Copy out each line of the entries where the word "layer" is present.

++++

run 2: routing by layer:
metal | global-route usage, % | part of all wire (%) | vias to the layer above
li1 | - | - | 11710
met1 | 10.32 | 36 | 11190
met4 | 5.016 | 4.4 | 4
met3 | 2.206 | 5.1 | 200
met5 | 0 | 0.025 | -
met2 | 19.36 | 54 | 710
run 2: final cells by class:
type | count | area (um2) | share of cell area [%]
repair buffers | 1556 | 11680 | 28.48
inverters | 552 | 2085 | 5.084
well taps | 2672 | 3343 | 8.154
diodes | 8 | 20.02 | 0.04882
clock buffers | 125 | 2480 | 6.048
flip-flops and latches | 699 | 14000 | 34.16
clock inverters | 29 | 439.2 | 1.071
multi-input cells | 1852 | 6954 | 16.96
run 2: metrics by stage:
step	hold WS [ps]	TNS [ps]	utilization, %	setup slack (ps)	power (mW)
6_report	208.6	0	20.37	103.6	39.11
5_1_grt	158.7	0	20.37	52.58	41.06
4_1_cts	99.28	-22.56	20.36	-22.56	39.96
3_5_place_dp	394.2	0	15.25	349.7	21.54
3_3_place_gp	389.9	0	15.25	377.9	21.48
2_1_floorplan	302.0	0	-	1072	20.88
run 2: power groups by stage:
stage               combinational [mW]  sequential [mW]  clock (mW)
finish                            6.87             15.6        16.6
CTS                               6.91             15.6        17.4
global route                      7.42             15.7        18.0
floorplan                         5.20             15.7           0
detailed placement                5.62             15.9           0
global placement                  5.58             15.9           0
File: config.mk
export PLATFORM = sky130hd
export DESIGN_NAME = owc_top
export DESIGN_NICKNAME = d
export VERILOG_FILES = /design/src/core/owc_pkg.sv /design/src/core/owc_cnt_if.sv /design/src/core/owc_counter.sv /design/src/core/owc_top.sv
export SDC_FILE = /design/constraint.sdc
export NUM_CORES = 1
export LEC_CHECK = 0
export BUFFER_PORTS_ARGS = -buffer_cell sky130_fd_sc_hd__buf_4
export CAP_MARGIN = 25
export CORE_MARGIN = 4
export CORE_UTILIZATION = 49
export CTS_CLUSTER_SIZE = 30
export DETAILED_ROUTE_END_ITERATION = 8
export PLACE_DENSITY = 0.75
export SLEW_MARGIN = 20
export SYNTH_ARGS = -nofsm -noshare
export SYNTH_HDL_FRONTEND = slang
export SYNTH_SLANG_ARGS = --single-unit
File: constraint.sdc
create_clock -name aclk -period 2 [get_ports aclk]
set_input_delay 0.4 -clock aclk [delete_from_list [all_inputs] [get_ports aclk]]
set_output_delay 0.4 -clock aclk [all_outputs]
set_load 0.02 [all_outputs]
File: src/core/owc_pkg.sv
package owc_pkg;
   // Register address width
   localparam int AW = 5;
   // Register byte offsets
   localparam logic [4:0] OFS_SYS_CTL = 5'h00;
   localparam logic [4:0] OFS_LO_CTL = 5'h04;
   localparam logic [4:0] OFS_UP_CTL = 5'h08;
   localparam logic [4:0] OFS_CMP = 5'h0C;
   localparam logic [4:0] OFS_COUNT = 5'h10;
   localparam logic [4:0] OFS_IRQ_STS = 5'h14;
   localparam logic [4:0] OFS_IRQ_CLR = 5'h18;
   localparam logic [4:0] OFS_IRQ_EN = 5'h1C;
   // system_control_two fields
   localparam int SYS_FAST_EN_BIT = 7;
   localparam int SYS_SLOW_EN_BIT = 6;
   localparam int SYS_CLK_SEL_BIT = 5;
   localparam logic [7:0] SYS_CTL_RST = 8'h80;
   // Timer control fields
   localparam int TOGGLE_BIT = 7;
   localparam int SRC_LSB = 4;
   localparam int START_BIT = 3;
   localparam logic [2:0] SRC_SLOW = 3'h4;
   localparam logic [2:0] SRC_FAST = 3'h6;
   localparam logic [2:0] MODE_CASCADE_LO = 3'h3;
   localparam logic [2:0] MODE_WARMUP_UP = 3'h5;
   localparam logic [7:0] TMR_CTL_RST = 8'h00;
   localparam logic [15:0] CMP_RST = 16'h0000;
   // Useful compare span, upper byte
   localparam logic [7:0] CMP_HIGH_MIN = 8'h01;
   localparam logic [7:0] CMP_HIGH_MAX = 8'hFF;
   // Interrupt status bit
   localparam int IRQ_MATCH_BIT = 0;
   // AXI responses
   localparam logic [1:0] RESP_OKAY = 2'h0;
   localparam logic [1:0] RESP_SLVERR = 2'h2;
endpackage : owc_pkg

++++

◆ Answer for this exercise
run 2: routing by layer:
metal | global-route usage, % | part of all wire (%) | vias to the layer above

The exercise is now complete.